The W3C Timed Text (TTML) work won a Technical Emmy® Award in January 2016. The prize underlines the importance subtitling/captioning has worldwide. For the European Broadcasting Union (EBU), the award confirms the technical direction the union has taken in basing its EBU-TT subtitle standards work on TTML.

Complexity paradox

A particular challenge with subtitles is the need to balance the apparent simplicity of their rendering – a  few lines of text overlaid on a screen –  with the extensive data needed to make sure the subtitles appear in the right way on any screen. The existence of dozens of subtitling formats shows this challenge has been addressed by different organizations at different times, often without much success. While it is easy to create a new format, it is far from easy to make it globally accepted. The trick is to define the right profile; enough functionality to support all practical use cases, but not so much that the specification becomes unattractive to implement.

Worldwide winner

The Timed Text profiles for “Internet Media Subtitles and Captions” (IMSC) that W3C published in April 2016 may be such a worldwide winner. They have been tested with clear use cases and are well aligned with the subtitling work the EBU performed for the European market and the Society of Motion Picture & Television Engineers (SMPTE) for the US market, making IMSC a logical common format for distributing subtitles to online media worldwide. For users of EBU-TT-D, which is mandated by HbbTV and Freeview Play, for example, it means that their subtitles are automatically IMSC compatible, without the need to add anything to the files. 

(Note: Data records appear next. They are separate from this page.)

## config.mk

```make
export PLATFORM = sky130hd
export DESIGN_NAME = metaball_animator
export DESIGN_NICKNAME = d
export VERILOG_FILES = /design/src/rtl/metaball_animator.sv
export SDC_FILE = /design/constraint.sdc
export NUM_CORES = 1
export LEC_CHECK = 0
export BUFFER_PORTS_ARGS = -buffer_cell sky130_fd_sc_hd__clkbuf_2
export CAP_MARGIN = 10
export CORE_ASPECT_RATIO = 0.6
export CORE_MARGIN = 5
export CORE_UTILIZATION = 57
export DETAILED_ROUTE_END_ITERATION = 10
export HOLD_SLACK_MARGIN = 0.08
export PLACE_DENSITY_LB_ADDON = 0.25
export SLEW_MARGIN = 30
export SYNTH_ARGS = -nofsm -noshare
export SYNTH_HDL_FRONTEND = slang
export SYNTH_SLANG_ARGS = --single-unit
export TNS_END_PERCENT = 5
```

## constraint.sdc

```tcl
create_clock -name clk -period 6.95 [get_ports clk]
set_input_delay 0.695 -clock clk [delete_from_list [all_inputs] [get_ports clk]]
set_output_delay 0.695 -clock clk [all_outputs]
set_load 0.03 [all_outputs]
```

## src/rtl/metaball_animator.sv

```systemverilog
`default_nettype none
// ==========================================================================
// metaball_animator : per-frame ball position update with margin bounce
// Revision          : 1.0
// ==========================================================================
module metaball_animator #(
  parameter int NUM_BALLS        = 3,
  parameter int SCREEN_WIDTH     = 640,
  parameter int SCREEN_HEIGHT    = 480,
  parameter int MARGIN           = 32,
  parameter bit VSYNC_ACTIVE_LOW = 1'b1
) (
  input  logic                   clk,
  input  logic                   rst_n,
  input  logic                   vsync,
  input  logic                   pause,
  input  logic [1:0]             speed,
  output logic [NUM_BALLS*10-1:0] ball_x,
  output logic [NUM_BALLS*10-1:0] ball_y,
  output logic                   busy,
  output logic [7:0]             frame_count,
  output logic                   overrun
);

  localparam logic [10:0] c_lo      = 11'(MARGIN);
  localparam logic [10:0] c_hi_x    = 11'(SCREEN_WIDTH - 1 - MARGIN);
  localparam logic [10:0] c_hi_y    = 11'(SCREEN_HEIGHT - 1 - MARGIN);
  localparam logic [2:0]  c_last    = 3'(NUM_BALLS - 1);
  localparam logic        c_vs_idle = VSYNC_ACTIVE_LOW ? 1'b1 : 1'b0;
  localparam logic [9:0]  c_init_y  = 10'(SCREEN_HEIGHT / 2);

  typedef enum logic [1:0] {
    IDLE   = 2'd0,
    UPD_X  = 2'd1,
    UPD_Y  = 2'd2,
    COMMIT = 2'd3
  } state_t;

  state_t r_state, w_next_state;

  logic                 r_vs_q;
  logic [2:0]           r_idx;
  logic [1:0]           r_shift;
  logic [7:0]           r_frame_count;
  logic                 r_overrun;
  logic [9:0]           r_wx [NUM_BALLS];
  logic [9:0]           r_wy [NUM_BALLS];
  logic [9:0]           r_bx [NUM_BALLS];
  logic [9:0]           r_by [NUM_BALLS];
  logic [NUM_BALLS-1:0] r_dx;
  logic [NUM_BALLS-1:0] r_dy;

  logic        w_frame_start;
  logic [1:0]  w_speed_sat;
  logic [9:0]  w_pos;
  logic        w_dir;
  logic [10:0] w_base;
  logic [10:0] w_step;
  logic [10:0] w_hi;
  logic [10:0] w_sum;
  logic [9:0]  w_new_pos;
  logic        w_flip;

  function automatic logic [9:0] f_init_x(input int i);
    return 10'((i + 1) * SCREEN_WIDTH / (NUM_BALLS + 1));
  endfunction

  assign w_frame_start = (vsync != c_vs_idle) && (r_vs_q == c_vs_idle);
  assign w_speed_sat   = (speed == 2'd3) ? 2'd2 : speed;

  // Select the coordinate and direction of the ball/axis being processed.
  always_comb begin
    w_pos = '0;
    w_dir = 1'b0;
    for (int i = 0; i < NUM_BALLS; i++) begin
      if (r_idx == 3'(i)) begin
        w_pos = (r_state == UPD_X) ? r_wx[i] : r_wy[i];
        w_dir = (r_state == UPD_X) ? r_dx[i] : r_dy[i];
      end
    end
  end

  assign w_base = (r_state == UPD_X) ? ({8'd0, r_idx} + 11'd1) : ({8'd0, r_idx} + 11'd2);
  assign w_step = w_base << r_shift;
  assign w_hi   = (r_state == UPD_X) ? c_hi_x : c_hi_y;
  assign w_sum  = {1'b0, w_pos} + w_step;

  always_comb begin
    w_new_pos = w_pos;
    w_flip    = 1'b0;
    if (w_dir) begin
      if (w_sum > w_hi) begin
        w_new_pos = w_hi[9:0];
        w_flip    = 1'b1;
      end else begin
        w_new_pos = w_sum[9:0];
      end
    end else begin
      if ({1'b0, w_pos} < c_lo + w_step) begin
        w_new_pos = c_lo[9:0];
        w_flip    = 1'b1;
      end else begin
        w_new_pos = w_pos - w_step[9:0];
      end
    end
  end

  always_ff @(posedge clk) begin
    if (!rst_n) r_state <= IDLE;
    else        r_state <= w_next_state;
  end

  always_comb begin
    w_next_state = r_state;
    case (r_state)
      IDLE:    if (w_frame_start && !pause) w_next_state = UPD_X;
      UPD_X:   w_next_state = UPD_Y;
      UPD_Y:   w_next_state = (r_idx == c_last) ? COMMIT : UPD_X;
      COMMIT:  w_next_state = IDLE;
      default: w_next_state = IDLE;
    endcase
  end

  always_ff @(posedge clk) begin
    if (!rst_n) begin
      r_vs_q        <= c_vs_idle;
      r_idx         <= '0;
      r_shift       <= '0;
      r_frame_count <= '0;
      r_overrun     <= 1'b0;
      for (int i = 0; i < NUM_BALLS; i++) begin
        r_wx[i] <= f_init_x(i);
        r_wy[i] <= c_init_y;
        r_bx[i] <= f_init_x(i);
        r_by[i] <= c_init_y;
        r_dx[i] <= 1'b1;
        r_dy[i] <= ((i % 2) == 0);
      end
    end else begin
      r_vs_q <= vsync;
      if (w_frame_start) begin
        r_frame_count <= r_frame_count + 8'd1;
        if (r_state != IDLE) begin
          r_overrun <= 1'b1;
        end else if (!pause) begin
          r_idx   <= '0;
          r_shift <= w_speed_sat;
        end
      end
      if (r_state == UPD_X || r_state == UPD_Y) begin
        for (int i = 0; i < NUM_BALLS; i++) begin
          if (r_idx == 3'(i)) begin
            if (r_state == UPD_X) begin
              r_wx[i] <= w_new_pos;
              r_dx[i] <= r_dx[i] ^ w_flip;
            end else begin
              r_wy[i] <= w_new_pos;
              r_dy[i] <= r_dy[i] ^ w_flip;
            end
          end
        end
        if (r_state == UPD_Y) r_idx <= r_idx + 3'd1;
      end
      // Positions become visible only here, all balls in the same cycle.
      if (r_state == COMMIT) begin
        r_bx <= r_wx;
        r_by <= r_wy;
      end
    end
  end

  for (genvar g = 0; g < NUM_BALLS; g++) begin : g_pack
    assign ball_x[10*g +: 10] = r_bx[g];
    assign ball_y[10*g +: 10] = r_by[g];
  end

  assign busy        = (r_state != IDLE);
  assign frame_count = r_frame_count;
  assign overrun     = r_overrun;

endmodule
`default_nettype wire

```

# After elaboration in Yosys (flattened, before gate mapping)
# Cells that the tools add are included.
[op_classes]
order_cmp = 2
eq_ne = 7
shifts = 1
mux = 29
add_sub_neg = 7
n_reduce_logical = 15
bitwise_logic = 10
[op_table]
columns = ["operator", "n"]
rows = [
  ["2-to-1 mux 10 bit", 10],
  ["AND reduction 3 bit", 7],
  ["2-to-1 mux 3 bit", 5],
  ["adder 10 x 11 -> 11 bit", 1],
  ["adder 6 x 11 -> 11 bit, first input constant", 1],
  ["> comparator 11 x 10 -> 1 bit", 1],
  ["less-than comparator 10 x 11 -> 1 bit", 1],
  ["<< shifter 4 x 2 -> 11 bit", 1],
  ["subtractor 10 bit", 1],
  ["2-to-1 mux 1 bit", 9],
  ["adder 8 x 1 -> 8 bit, second input constant", 1],
  ["one-hot mux 2 bit (4 select lines)", 1],
  ["equality test 2 bit, second input constant", 3],
  ["2-to-1 mux 2 bit", 3],
  ["bitwise XOR 1 bit", 6],
  ["adder 3 x 1 -> 4 bit, second input constant", 1],
  ["adder 3 x 2 -> 4 bit, second input constant", 1],
  ["2-to-1 mux 4 bit", 1],
  ["inverter 1 bit", 4],
  ["adder 3 x 1 -> 3 bit, second input constant", 1],
  ["equality test 3 x 1 -> 1 bit, second input constant", 1],
  ["equality test 3 x 2 -> 1 bit, second input constant", 1],
  ["zero test 3 bit", 1],
  ["equality test 2 x 1 -> 1 bit, second input constant", 1],
  ["other kinds (7)", 8],
]
[totals]
ff_bits = 143
word_cells = 95

# Logic depth before layout (Yosys ltp)
# Gate-level depths: netlist (run 1).
[depth]
depth_word = 10
mapped_depth = 27

# Least setup slack after synthesis (run 1)
# OpenSTA, ideal clock, no wires.
[synth_timing]
kind = "flip-flop to flip-flop"
from = "register r_state[1]"
to = "register r_dx[1]"
slack_ps = 1580
setup_time_ps = 121
arrival_ps = 5249
path_stages_with_launch = 24
cell_sequence = "dfxtp_1 > inv_1 > ha_1 > buf_4 > buf_2 > buf_1 > clkbuf_1 > mux2i_1 > a211oi_1 > ha_1 > nand2b_1 > a21oi_1 > nor2_1 > xor2_1 > ha_1 > nand2_1 > nor3_1 > nand4_1 > o2bb2ai_1 > a22oi_2 > a21bo_2 > nand3_2 > a21oi_1 > mux2_2"
[synth_between]
elab_chain_cells = 10
word_cells_on_any_way = 27
classes_between = "2 x add/sub; 2 x order compare; 2 x eq/ne; 1 x shift; 17 x mux; 1 x bitwise; 2 x reduce/logical"
[synth_rtl]
columns = ["element", "line_no", "text"]
rows = [
  ["start, declared", "39", "state_t r_state, w_next_state;"],
  ["start signal, assigned", "110", "else r_state <= w_next_state;"],
  ["equality test 2 x 1 -> 1 bit", "n/a", ""],
  ["2-to-1 mux 10 bit", "77", "w_pos = (r_state == UPD_X) ? r_wx[i] : r_wy[i];"],
  ["2-to-1 mux 10 bit (3 in series)", "76", "if (r_idx == 3'(i)) begin"],
  ["adder 10 x 11 -> 11 bit", "86", "assign w_sum = {1'b0, w_pos} + w_step;"],
  ["> comparator 11 x 10 -> 1 bit", "92", "if (w_sum > w_hi) begin"],
  ["2-to-1 mux 1 bit", "92", ""],
  ["2-to-1 mux 1 bit", "91", "if (w_dir) begin"],
  ["bitwise XOR 1 bit", "155", "r_dx[i] <= r_dx[i] ^ w_flip;"],
  ["end signal, assigned by index", "155", ""],
  ["end, declared", "50", "logic [NUM_BALLS-1:0] r_dx;"],
]
# Parallel ways exist; a longest one is shown, timed or not.
# A chain may end at the register's enable or synchronous reset.

# Worst setup path after layout (run 1)
[layout_timing]
from = "register r_state[1]"
to = "register r_wx[8] (netlist name)"
[layout_between]
elab_chain_cells = 9
word_cells_on_any_way = 27
classes_between = "3 x add/sub; 2 x order compare; 2 x eq/ne; 1 x shift; 17 x mux; 2 x reduce/logical"
[layout_rtl]
columns = ["element", "line_no", "text"]
rows = [
  ["equality test 2 x 1 -> 1 bit", "n/a", ""],
  ["2-to-1 mux 10 bit", "77", ""],
  ["2-to-1 mux 10 bit (3 in series)", "76", ""],
  ["adder 10 x 11 -> 11 bit", "86", ""],
  ["> comparator 11 x 10 -> 1 bit", "92", ""],
  ["2-to-1 mux 10 bit", "92", ""],
  ["2-to-1 mux 10 bit", "91", ""],
  ["end signal, assigned by index", "132", "r_wx[i] <= f_init_x(i);"],
  ["end signal, assigned by index", "154", "r_wx[i] <= w_new_pos;"],
  ["end, declared", "46", "logic [9:0] r_wx [NUM_BALLS];"],
]
# Parallel ways exist; a longest one is shown, timed or not.

==> impl_metrics.json, run 1 <==
{
  "cts_tree": "done",
  "num_rows": 32,
  "start_util_pct": 58.9,
  "htreeDepth": 4,
  "cp_max_fo": 28,
  "dp.cells": 1049,
  "yosysTopAreaCell": "dfxtp_1",
  "intPower_uw": 1840,
  "yosys_warnings": 0,
  "crit_type": "reg2reg",
  "port_buffers": 75,
  "syn_area_um2": 7660,
  "die_area_um2": 15900,
  "core_um2": 13000,
  "fmax_ghz": 0.160,
  "root_buffer": "clkbuf_16",
  "hold_path_class": "reg2reg",
  "grt_pass1_vias": 6308,
  "cts_sinks": 143,
  "fin_cells": 1081,
  "synthTopCellsByArea": "dfxtp_1 (37%), mux2i_1 (11%), ha_1 (5.1%), nor2b_1 (3.9%), o21ai_0 (3.4%)",
  "p_sw_uw": 1250,
  "synth_edf_count": 0,
  "comb_power_share_pct": 38.9,
  "antenna_cells": 0,
  "status": "finished clean",
  "synth.distinct_cells": 74,
  "firstDrtPassIters": 5,
  "hold_buffers": 0,
  "cts_resized": 0,
  "cp.required_ns": 7.21,
  "grt_pass1_wl_um": 35700,
  "grt_max_degree": 132,
  "ys.flop_type": "dfxtp_1",
  "arrival_ns": 6.51,
  "syn_to_final_growth_pct": 13.8,
  "cts_setup_buffers": 0,
  "setup_tns_ns": 0,
  "timing.final.ws_setup_ns": 0.701,
  "whs_ns": 0.481,
  "nNetsFinal": 937,
  "crit_path_start_kind": "flop",
  "cp-end-kind": "flop",
  "async_reset_ff_share_pct": 0,
  "grt-ovfl-total": 0,
  "ir_worst_vdd_mv": 0.181,
  "viasPerCell": 6.30,
  "ant_nets": 0,
  "die_y_um": 99.8,
  "layout_min_cycle_time_ns": 6.25,
  "vias": 6813,
  "tightestPinTransition_ns": 0.927,
  "drc": 0,
  "rsz0062_at_grt": "false",
  "fp.dieW_um": 160,
  "insertion_delay_ns": 0.43,
  "clk_pin_slew_ns": 0.06,
  "cts_buffers": 17,
  "syn_inst": 855,
  "yosysSeqAreaShare_pct": 37.4,
  "fin_skew_ns": 0.0139,
  "setup_violations": 0,
  "p_per_area_nw_per_um2": 354,
  "cts.path.max_buffers": 2,
  "fin_crit_sh_pct": 89.9,
  "synth_fp_nets": 894,
  "drt-initial-drc-count": 939,
  "antenna_found_initial": 0,
  "num_io_pins": 76,
  "leakagePower_uw": 0.00328,
  "slew_headroom_pct": 37.5,
  "avgSynthCellArea_um2": 8.96,
  "final-hold-violation-count": 0,
  "post_drt_wl_per_cell_um": 21.1,
  "p_clk_share_pct": 31.4,
  "drt_wl_total_um": 22800,
  "synth_top_area_share_pct": 37.4,
  "gp_congestion": 0.925,
  "swShare_pct": 40.5,
  "p_seq_share_pct": 29.7,
  "layout-drive-gt1-share_pct": 16.8,
  "drv_cap": 0,
  "ys_ff_latch": 143,
  "track_usage_pct": 28.3,
  "drv_slew": 0,
  "dp_hpwl_um": 16500,
  "detailedPlace.worstSlack_ns": 0.876
}
[layout by cell type (no fill, tap or decap), types with 9 or more instances in the layout]
cell type    n
a31oi_1     25
xnor2_1     15
and2_1       9
a21oi_1     33
clkbuf_2    74
nand2_1     68
nand3_1     21
clkbuf_16   17
nor2_1      33
inv_1       30
dfxtp_1    143
mux2i_1     88
o21ai_0     52
mux2_2      15
nand2b_1    16
a211oi_1    19
ha_1        29
nor2b_1     48
[critical path: stages (launching register included)]
cell and delay [ns]:
dfxtp_1 0.35, inv_1 0.18, ha_2 0.74, inv_1 0.35, a21oi_1 0.28, nor2_1 0.06
a21oi_1 0.14, nand2b_1 0.12, o21ai_0 0.15, ha_1 0.44, o211ai_1 0.12, a21oi_1 0.33
nor2_1 0.11, xor2_1 0.17, ha_1 0.30, nand2_1 0.05, nor3_1 0.13, nand4_1 0.27
o2bb2ai_1 0.22, a22oi_2 0.26, a21boi_2 0.14, nor2_2 0.48, mux2i_1 0.50, a41oi_1 0.17
[power groups by stage]
stage          logic, uW  clock network (uW)  registers, uW
4_1_cts             1160                 972            913
6_report            1200                 969            915
5_1_grt             1280                1010            919
3_5_place_dp        1150                   0            931
2_1_floorplan        859                   0            912
3_3_place_gp        1140                   0            929
[per-layer routing]
metal	global-route usage (%)	wire (um)	up-vias
li1	-	-	3153
met1	40.3	10500	3231
met2	42.1	9360	388
met3	8.29	2420	41
met4	8.00	476	0
met5	0	0	-
[flip-flops by register name, indices dropped and copies added (netlist names)]
register     cells
r_wx            30
ball_x          30
r_wy            30
r_idx            3
ball_y          30
overrun          1
r_shift          2
r_dy             3
r_vs_q           1
frame_count      8
r_state          2
r_dx             3
[through the flow]
| stage | instance area (um^2) | total power [uW] | utilization (%) |
|---|---|---|---|
| 2_1_floorplan | 7660 | 1770 | - |
| 3_3_place_gp | 8080 | 2070 | 62.1 |
| 3_5_place_dp | 8090 | 2080 | 62.1 |
| 4_1_cts | 8710 | 3050 | 66.9 |
| 5_1_grt | 8720 | 3210 | 67.0 |
| 6_report | 8720 | 3080 | 67.0 |
[kinds of logic after synthesis]
logic type / synth area share [%]
simple gates: 17.5
compound gates: 18.7
flops: 37.4
fa+ha+maj: 5.59
xor+xnor: 2.29
buf+inv: 4.74
mux: 13.9
[final timing paths]
check,start,depth (start not counted),end,slack [ns]
worst min register to register,ball_x[18],2,ball_x[18],0.48
worst min-delay path,ball_x[18],2,ball_x[18],0.48
worst max-delay path,r_state[1],23,r_wx[8],0.70
worst max register to register,r_state[1],23,r_wx[8],0.70
[synth_stat cells (3+ instances only)]
library cell / count
dfxtp_1: 143
mux2i_1: 88
nand2_1: 68
o21ai_0: 52
nor2b_1: 48
clkbuf_1: 44
nor2_1: 37
a21oi_1: 33
ha_1: 31
inv_1: 30
a31oi_1: 25
nand3_1: 21
a211oi_1: 20
nand2b_1: 16
mux2_2: 15
xnor2_1: 15
and2_1: 9
nor3b_1: 8
o21a_1: 8
o31ai_1: 8
buf_2: 7
nand4_1: 7
nor4_1: 7
or3_1: 7
a311oi_1: 6
and3_1: 6
o211ai_1: 6
a21boi_0: 5
a41oi_1: 5
nor3_1: 5
o31a_1: 5
xor2_1: 5
buf_1: 4
nand3b_1: 4
a21o_1: 3
a221o_1: 3
o22ai_1: 3
[cell type report]
class                      instances  area [um^2]
multi-input combinational        622         4470
fill                            1006         4290
sequential                       143         2860
timing repair buffer              82          434
clock buffer                      17          425
tap                              170          213
clock inverter                    15          196
inverter                          32          121
No activity file was read; power rests on OpenSTA's default activity.
==> run 2, diff against run 1 <==
Settings changed: CTS_CLUSTER_DIAMETER from default to 60, MAX_ROUTING_LAYER from default to met4.
==> run 2 against run 1 <==
Clock power fell by 4.0%. Clock skew is 0.0022 ns lower. Sequential share of layout area up 0.095 points. Setup slack got worse by 0.023 ns. Global-route usage is 1.1 points higher. Total power shrank 1.4%. Non-clock buffer count did not move. Via count decreased by 0.15%.
==> impl_metrics.json, run 2 (same netlist as run 1, synthesis figures left out) <==
{
  "cp_max_fo": 26,
  "fin_crit_sh_pct": 90.2,
  "cts_resized": 0,
  "slowest_stage": "ha_2",
  "final-hold-violation-count": 0,
  "die_y_um": 99.8,
  "cts.path.max_buffers": 2,
  "drt-initial-drc-count": 979,
  "dp_hpwl_um": 16500,
  "p_per_area_nw_per_um2": 349,
  "cts_setup_buffers": 0,
  "path_cells": "inv_1 > ha_2 > inv_1 > a21oi_1 > nor2_1 > a21oi_1 > nand2b_1 > o21ai_0 > ha_1 > o211ai_1 > a21oi_1 > nor2_1 > xor2_1 > ha_1 > nand2_1 > nor3_1 > nand4_1 > o2bb2ai_1 > a22oi_2 > a21bo_2 > nand3_2 > a21oi_1 > mux2_2",
  "status": "finished clean",
  "mostFrequentLayoutCells": "dfxtp_1 (143), mux2i_1 (88), clkbuf_2 (74)",
  "crit_path_start_kind": "flop",
  "crit_type": "reg2reg",
  "grt_max_degree": 127,
  "num_rows": 32,
  "cp-end-kind": "flop",
  "core_um2": 13000,
  "rsz0062_at_grt": "false",
  "clk_pin_slew_ns": 0.06,
  "cts_buffers": 17,
  "ir_worst_vdd_mv": 0.202,
  "hold_buffers": 0,
  "drv_cap": 0,
  "fmax_ghz": 0.159,
  "cp_common_cell": "a21oi_1",
  "antenna_cells": 0,
  "grt_pass1_wl_um": 36100,
  "viasPerCell": 6.29,
  "cp.required_ns": 7.25,
  "reg2reg_depth": 23,
  "vias": 6803,
  "track_usage_pct": 29.5,
  "num_io_pins": 76,
  "slowest_delay_ns": 0.71,
  "hold_path_class": "reg2reg",
  "port_buffers": 75,
  "start_util_pct": 58.9,
  "finalInstanceArea_um2": 8690,
  "setup_violations": 0,
  "fp.dieW_um": 160,
  "setup_tns_ns": 0,
  "die_area_um2": 15900,
  "grt-ovfl-total": 0,
  "htreeDepth": 4,
  "cts_tree": "done",
  "syn_to_final_growth_pct": 13.5,
  "whs_path_depth": 2,
  "mostFrequentLayoutCell": "dfxtp_1",
  "grt_pass1_vias": 6339,
  "insertion_delay_ns": 0.42,
  "drv_slew": 0,
  "cts_sinks": 143,
  "fin_skew_ns": 0.0117,
  "power_uw": 3040,
  "root_buffer": "clkbuf_16",
  "slew_headroom_pct": 34.9,
  "nNetsFinal": 937,
  "place_area_um2": 8090,
  "drc": 0,
  "leakagePower_uw": 0.00328,
  "drt_wl_total_um": 23100,
  "arrival_ns": 6.58,
  "post_drt_wl_per_cell_um": 21.4,
  "layout_min_cycle_time_ns": 6.27,
  "antenna_found_initial": 0,
  "firstDrtPassIters": 6,
  "gp_congestion": 0.951,
  "layout-drive-gt1-share_pct": 16.7,
  "tightestPinTransition_ns": 0.973,
  "ant_nets": 0
}
## run 2: changes by cell type in the layout (fill, tap and decap cells not counted)
cell and change:
clkinv_2 +1, a2111oi_1 -1, inv_8 -3, inv_6 +1
nor2_2 -1, clkinv_4 +1, nor2_1 +1, clkinvlp_4 -1
a2111oi_0 +1, bufinv_16 -1, clkbuf_8 +2
## run 2: where the power goes
part | internal (uW) | total [uW] | switching, uW
clock network | 555 | 930 | 376
registers | 864 | 913 | 49.0
logic | 387 | 1190 | 807
total | 1810 | 3040 | 1230
## run 2: cell type report
cell class | count | area [um^2]
multi-input cells | 622 | 4460
well taps | 170 | 213
repair buffers | 82 | 434
inverters | 32 | 121
flip-flops and latches | 143 | 2860
clock inverters | 13 | 148
clock buffers | 19 | 453
fillers | 1040 | 4320
## run 2: metrics by stage
stage                     hold slack (ns)  std cells  util, %  setup WS, ns
after global routing                0.494       1081     66.8         0.110
final                               0.473       1081     66.8         0.678
after global placement              0.457       1049     62.1          1.16
after detailed placement            0.460       1049     62.1         0.869
after CTS                           0.477       1081     66.8         0.803
after floorplan                     0.440        855        -          1.58
## run 2: path summary, 6_finish.rpt
| path | start | to | slack [ns] |
|---|---|---|---|
| max reg2reg | r_state[1] | r_dx[2] | 0.68 |
| max | r_state[1] | r_dx[2] | 0.68 |
| min reg2reg | ball_x[7] | ball_x[7] | 0.47 |
| min | ball_x[7] | ball_x[7] | 0.47 |
## run 2: worst max-delay path, delay by kind of cell (launching register included)
family / cells / cell delay [ns]
AOI/OAI and AO/OA: 9 / 2.06
adders and majority gates: 3 / 1.48
and+or+nand+nor: 7 / 1.18
buffers and inverters: 2 / 0.56
DFF: 1 / 0.36
muxes: 1 / 0.35
xor gates and xnor gates: 1 / 0.17
## run 2: metal layers
| layer | global-route usage (%) | vias up | wire, um |
|---|---|---|---|
| met2 | 40.7 | 411 | 9160 |
| met5 | - | - | 0 |
| met4 | 6.93 | 0 | 346 |
| met3 | 8.49 | 34 | 2680 |
| met1 | 42.4 | 3202 | 10900 |
| li1 | - | 3156 | - |
==> run 3, diff against run 2 <==
Settings changed: CORE_UTILIZATION 57 to 54.
Clock period 6.95 ns to 5.25 ns, I/O delays scaled along.
==> run 3 against run 2 <==
Total power rose by 39%. Via count is 1.7% higher. Hold slack got worse by 0.15 ns. Largest power group unchanged.
### config.mk
export PLATFORM = sky130hd
export DESIGN_NAME = fetch_ctrl
export DESIGN_NICKNAME = d
export VERILOG_FILES = /design/src/rtl/fetch_ctrl.sv
export SDC_FILE = /design/constraint.sdc
export NUM_CORES = 1
export LEC_CHECK = 0
export BUFFER_PORTS_ARGS = -buffer_cell sky130_fd_sc_hd__buf_2
export CORE_AREA = 5 5 172 174
export CTS_BUF_LIST = sky130_fd_sc_hd__clkbuf_2
export CTS_CLUSTER_DIAMETER = 150
export DETAILED_ROUTE_END_ITERATION = 10
export DIE_AREA = 0 0 177 179
export GPL_TIMING_DRIVEN = 0
export PLACE_DENSITY_LB_ADDON = 0.15
export SETUP_SLACK_MARGIN = 0.1
export SYNTH_ARGS = -nofsm -noshare
export SYNTH_HDL_FRONTEND = slang
export SYNTH_SLANG_ARGS = --single-unit
### constraint.sdc
create_clock -name clk -period 5.6 [get_ports clk]
set_input_delay 1.12 -clock clk [delete_from_list [all_inputs] [get_ports clk]]
set_output_delay 1.12 -clock clk [all_outputs]
set_load 0.005 [all_outputs]
--- config.mk ---
export PLATFORM = sky130hd
export DESIGN_NAME = dmem_block_avg
export DESIGN_NICKNAME = d
export VERILOG_FILES = /design/src/rtl/dmem_block_avg.sv
export SDC_FILE = /design/constraint.sdc
export NUM_CORES = 1
export LEC_CHECK = 0
export CORE_MARGIN = 1
export CORE_UTILIZATION = 30
export DETAILED_ROUTE_END_ITERATION = 10
export SETUP_SLACK_MARGIN = 0.4
export SLEW_MARGIN = 40
export SYNTH_ARGS = -nofsm -noshare
export SYNTH_HDL_FRONTEND = slang
export SYNTH_SLANG_ARGS = --single-unit
--- constraint.sdc ---
create_clock -name clk -period 8 [get_ports clk]
set_input_delay 1.2 -clock clk [delete_from_list [all_inputs] [get_ports clk]]
set_output_delay 1.2 -clock clk [all_outputs]
set_load 0.02 [all_outputs]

While the IMSC profiles contain enough information for sending subtitles, richer formats may be needed for authoring, archiving and repurposing. This is where EBU-TT Part 1 and EBU-TT Live come into the picture. Together these specifications complement each other and make up an ecosystem to create, archive, (ex)change, and distribute subtitles, both prepared and live, including the metadata needed to support broadcast workflows. 

Guiding users

The new BBC Subtitles Guidelines are a good example of how to use EBU-TT Part 1 and EBU-TT-D in operation.  To show broadcasters the potential of the live subtitling specification, the EBU has started a Live Subtitling Interoperability Toolkit Project; an open source implementation of EBU-TT Live demonstrating how to create subtitling sources, processing nodes and encoders and how to carry subtitles over different carriage mechanisms. Interest in the work is not limited to Europe. So maybe by IBC 2017 subtitling will have received yet another award…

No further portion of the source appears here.